## Activity
Spot each line in the records below where the word "total" occurs, then copy it.

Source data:
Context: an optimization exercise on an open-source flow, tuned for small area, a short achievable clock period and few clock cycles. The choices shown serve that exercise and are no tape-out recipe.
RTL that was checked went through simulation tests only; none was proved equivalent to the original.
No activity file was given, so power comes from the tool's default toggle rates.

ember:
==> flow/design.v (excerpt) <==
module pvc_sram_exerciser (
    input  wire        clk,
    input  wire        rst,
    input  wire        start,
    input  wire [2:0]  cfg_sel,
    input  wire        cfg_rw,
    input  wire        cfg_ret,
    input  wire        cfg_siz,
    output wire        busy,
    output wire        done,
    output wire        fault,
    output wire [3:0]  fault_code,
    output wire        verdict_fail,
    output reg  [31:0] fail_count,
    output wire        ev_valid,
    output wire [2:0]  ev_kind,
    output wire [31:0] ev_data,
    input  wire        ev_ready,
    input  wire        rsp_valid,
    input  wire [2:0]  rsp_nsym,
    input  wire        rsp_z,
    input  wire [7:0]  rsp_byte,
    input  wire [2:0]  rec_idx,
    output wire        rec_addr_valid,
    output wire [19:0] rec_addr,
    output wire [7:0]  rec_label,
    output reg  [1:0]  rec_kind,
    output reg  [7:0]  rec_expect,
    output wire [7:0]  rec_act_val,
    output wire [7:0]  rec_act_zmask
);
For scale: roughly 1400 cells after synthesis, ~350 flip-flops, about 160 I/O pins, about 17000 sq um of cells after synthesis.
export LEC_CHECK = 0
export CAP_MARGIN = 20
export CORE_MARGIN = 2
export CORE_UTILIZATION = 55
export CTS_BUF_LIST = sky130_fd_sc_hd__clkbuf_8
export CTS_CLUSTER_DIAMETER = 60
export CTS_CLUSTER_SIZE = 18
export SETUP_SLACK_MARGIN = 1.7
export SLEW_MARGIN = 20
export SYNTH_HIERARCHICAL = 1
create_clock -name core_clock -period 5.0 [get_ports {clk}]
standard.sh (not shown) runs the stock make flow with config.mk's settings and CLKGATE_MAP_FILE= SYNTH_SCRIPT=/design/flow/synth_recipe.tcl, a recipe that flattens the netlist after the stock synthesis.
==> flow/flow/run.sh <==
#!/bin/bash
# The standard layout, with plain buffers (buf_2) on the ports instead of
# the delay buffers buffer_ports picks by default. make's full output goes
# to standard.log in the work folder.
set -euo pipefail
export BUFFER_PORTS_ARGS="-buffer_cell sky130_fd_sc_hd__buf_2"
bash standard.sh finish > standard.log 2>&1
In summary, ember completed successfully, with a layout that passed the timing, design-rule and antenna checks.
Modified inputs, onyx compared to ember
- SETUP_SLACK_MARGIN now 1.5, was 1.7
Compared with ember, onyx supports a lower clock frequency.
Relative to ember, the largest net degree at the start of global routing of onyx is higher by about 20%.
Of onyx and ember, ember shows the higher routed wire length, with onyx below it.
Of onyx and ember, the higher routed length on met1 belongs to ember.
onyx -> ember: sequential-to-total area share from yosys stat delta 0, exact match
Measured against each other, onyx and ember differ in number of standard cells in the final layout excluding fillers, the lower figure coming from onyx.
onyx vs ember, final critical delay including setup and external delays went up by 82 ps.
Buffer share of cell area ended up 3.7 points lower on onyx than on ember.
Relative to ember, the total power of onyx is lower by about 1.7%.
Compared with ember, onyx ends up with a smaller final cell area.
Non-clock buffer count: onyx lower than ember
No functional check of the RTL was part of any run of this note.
==
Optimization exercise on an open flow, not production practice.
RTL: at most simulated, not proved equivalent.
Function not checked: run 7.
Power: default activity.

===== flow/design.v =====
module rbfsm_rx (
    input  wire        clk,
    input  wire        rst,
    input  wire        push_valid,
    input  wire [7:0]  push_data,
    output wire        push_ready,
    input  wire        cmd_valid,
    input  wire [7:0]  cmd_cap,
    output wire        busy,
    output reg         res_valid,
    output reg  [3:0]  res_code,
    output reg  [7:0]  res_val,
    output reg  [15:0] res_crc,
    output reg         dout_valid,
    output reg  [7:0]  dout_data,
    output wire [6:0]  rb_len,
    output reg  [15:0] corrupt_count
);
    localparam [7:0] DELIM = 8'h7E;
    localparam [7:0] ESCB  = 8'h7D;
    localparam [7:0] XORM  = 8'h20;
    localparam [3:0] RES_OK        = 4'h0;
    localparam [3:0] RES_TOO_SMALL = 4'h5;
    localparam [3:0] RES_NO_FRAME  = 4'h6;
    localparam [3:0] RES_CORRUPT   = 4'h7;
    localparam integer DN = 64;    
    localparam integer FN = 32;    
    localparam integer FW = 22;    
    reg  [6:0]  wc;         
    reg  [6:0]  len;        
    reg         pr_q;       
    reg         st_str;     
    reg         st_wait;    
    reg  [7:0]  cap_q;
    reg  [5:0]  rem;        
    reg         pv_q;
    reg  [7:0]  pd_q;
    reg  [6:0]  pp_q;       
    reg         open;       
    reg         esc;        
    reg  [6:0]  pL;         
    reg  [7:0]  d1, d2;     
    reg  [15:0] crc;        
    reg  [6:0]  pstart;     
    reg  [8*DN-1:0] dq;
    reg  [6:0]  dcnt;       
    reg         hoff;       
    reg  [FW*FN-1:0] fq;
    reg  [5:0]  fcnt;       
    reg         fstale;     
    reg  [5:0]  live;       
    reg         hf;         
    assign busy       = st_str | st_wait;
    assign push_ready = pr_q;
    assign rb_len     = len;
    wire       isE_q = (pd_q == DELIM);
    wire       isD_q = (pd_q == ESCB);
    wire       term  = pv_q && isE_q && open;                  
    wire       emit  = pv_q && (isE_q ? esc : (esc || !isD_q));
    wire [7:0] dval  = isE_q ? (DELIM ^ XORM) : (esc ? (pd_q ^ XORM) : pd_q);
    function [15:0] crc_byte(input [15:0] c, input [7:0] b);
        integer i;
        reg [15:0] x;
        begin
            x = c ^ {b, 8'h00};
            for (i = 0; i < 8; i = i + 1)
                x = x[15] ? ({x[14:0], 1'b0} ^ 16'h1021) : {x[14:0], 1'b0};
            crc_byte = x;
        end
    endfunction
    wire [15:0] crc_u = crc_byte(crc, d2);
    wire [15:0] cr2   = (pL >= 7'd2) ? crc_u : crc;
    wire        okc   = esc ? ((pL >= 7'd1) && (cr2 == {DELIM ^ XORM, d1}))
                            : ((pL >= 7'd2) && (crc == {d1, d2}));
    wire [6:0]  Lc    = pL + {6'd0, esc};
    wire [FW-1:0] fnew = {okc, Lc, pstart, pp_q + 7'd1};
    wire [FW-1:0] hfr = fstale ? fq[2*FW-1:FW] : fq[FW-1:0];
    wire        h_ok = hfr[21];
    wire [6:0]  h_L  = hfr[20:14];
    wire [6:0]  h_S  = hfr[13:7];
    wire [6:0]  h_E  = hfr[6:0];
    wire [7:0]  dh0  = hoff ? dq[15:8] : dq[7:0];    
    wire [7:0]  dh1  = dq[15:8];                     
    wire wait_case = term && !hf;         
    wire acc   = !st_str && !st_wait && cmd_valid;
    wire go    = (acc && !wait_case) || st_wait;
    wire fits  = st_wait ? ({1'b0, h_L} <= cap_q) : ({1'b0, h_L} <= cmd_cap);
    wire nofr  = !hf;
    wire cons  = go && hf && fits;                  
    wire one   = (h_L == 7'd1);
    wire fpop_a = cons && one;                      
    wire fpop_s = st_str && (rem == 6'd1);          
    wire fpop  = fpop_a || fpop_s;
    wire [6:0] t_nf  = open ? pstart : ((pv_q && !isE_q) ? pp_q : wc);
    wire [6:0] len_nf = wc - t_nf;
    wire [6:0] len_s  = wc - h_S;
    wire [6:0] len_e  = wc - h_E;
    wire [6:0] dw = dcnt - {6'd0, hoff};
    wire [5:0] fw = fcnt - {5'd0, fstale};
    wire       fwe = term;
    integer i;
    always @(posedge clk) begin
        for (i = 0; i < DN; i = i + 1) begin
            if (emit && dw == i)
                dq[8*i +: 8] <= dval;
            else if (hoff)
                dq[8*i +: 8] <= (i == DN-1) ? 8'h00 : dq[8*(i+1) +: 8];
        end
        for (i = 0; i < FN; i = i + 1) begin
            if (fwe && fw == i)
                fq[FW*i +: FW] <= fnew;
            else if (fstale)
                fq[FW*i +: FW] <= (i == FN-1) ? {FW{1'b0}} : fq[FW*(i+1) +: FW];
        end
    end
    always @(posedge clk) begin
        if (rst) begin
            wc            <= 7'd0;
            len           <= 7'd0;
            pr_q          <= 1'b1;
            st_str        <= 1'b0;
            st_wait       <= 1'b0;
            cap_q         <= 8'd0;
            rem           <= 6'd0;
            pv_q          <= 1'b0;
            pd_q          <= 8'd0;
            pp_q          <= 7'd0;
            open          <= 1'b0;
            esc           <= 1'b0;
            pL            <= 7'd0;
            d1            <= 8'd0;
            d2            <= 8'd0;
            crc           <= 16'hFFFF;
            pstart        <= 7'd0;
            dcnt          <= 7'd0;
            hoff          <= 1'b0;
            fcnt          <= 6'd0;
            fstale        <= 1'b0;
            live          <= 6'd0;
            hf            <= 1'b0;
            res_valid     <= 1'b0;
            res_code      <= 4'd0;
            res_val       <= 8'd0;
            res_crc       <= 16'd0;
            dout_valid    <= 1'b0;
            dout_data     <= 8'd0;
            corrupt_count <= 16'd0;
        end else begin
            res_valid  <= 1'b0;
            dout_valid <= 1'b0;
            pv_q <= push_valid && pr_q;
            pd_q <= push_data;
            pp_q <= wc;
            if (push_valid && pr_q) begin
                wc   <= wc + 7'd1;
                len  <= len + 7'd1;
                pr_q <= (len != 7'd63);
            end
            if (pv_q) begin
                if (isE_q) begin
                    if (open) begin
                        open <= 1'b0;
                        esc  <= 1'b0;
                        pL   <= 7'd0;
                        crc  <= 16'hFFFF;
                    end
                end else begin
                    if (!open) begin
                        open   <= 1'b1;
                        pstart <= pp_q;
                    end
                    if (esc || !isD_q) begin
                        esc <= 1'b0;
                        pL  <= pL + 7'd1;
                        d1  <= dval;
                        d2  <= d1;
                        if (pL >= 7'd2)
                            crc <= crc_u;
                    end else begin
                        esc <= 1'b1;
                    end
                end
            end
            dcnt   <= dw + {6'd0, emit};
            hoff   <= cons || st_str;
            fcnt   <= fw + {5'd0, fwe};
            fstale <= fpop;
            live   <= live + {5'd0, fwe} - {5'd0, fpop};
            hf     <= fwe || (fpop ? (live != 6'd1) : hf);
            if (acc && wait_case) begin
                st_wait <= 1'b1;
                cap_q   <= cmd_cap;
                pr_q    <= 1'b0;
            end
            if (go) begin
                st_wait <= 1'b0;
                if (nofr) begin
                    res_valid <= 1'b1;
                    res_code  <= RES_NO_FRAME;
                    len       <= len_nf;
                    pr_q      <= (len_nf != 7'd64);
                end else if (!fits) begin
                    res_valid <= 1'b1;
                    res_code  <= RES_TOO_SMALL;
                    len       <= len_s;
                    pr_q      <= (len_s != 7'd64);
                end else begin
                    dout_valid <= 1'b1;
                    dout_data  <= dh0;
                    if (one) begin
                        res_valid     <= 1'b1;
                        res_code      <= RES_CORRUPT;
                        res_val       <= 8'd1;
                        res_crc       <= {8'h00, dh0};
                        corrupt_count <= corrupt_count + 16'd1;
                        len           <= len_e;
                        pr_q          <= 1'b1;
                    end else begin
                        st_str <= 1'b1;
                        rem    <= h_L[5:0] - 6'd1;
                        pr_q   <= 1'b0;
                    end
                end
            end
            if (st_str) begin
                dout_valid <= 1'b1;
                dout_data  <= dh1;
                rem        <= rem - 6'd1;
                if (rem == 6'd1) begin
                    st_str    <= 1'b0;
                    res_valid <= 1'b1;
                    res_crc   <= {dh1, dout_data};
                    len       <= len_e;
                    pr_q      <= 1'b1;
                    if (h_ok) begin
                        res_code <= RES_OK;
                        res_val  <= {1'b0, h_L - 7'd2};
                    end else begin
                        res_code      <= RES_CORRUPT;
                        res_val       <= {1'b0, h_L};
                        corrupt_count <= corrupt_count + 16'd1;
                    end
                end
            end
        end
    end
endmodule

## Solution to the exercise
onyx -> ember: sequential-to-total area share from yosys stat delta 0, exact match
Relative to ember, the total power of onyx is lower by about 1.7%.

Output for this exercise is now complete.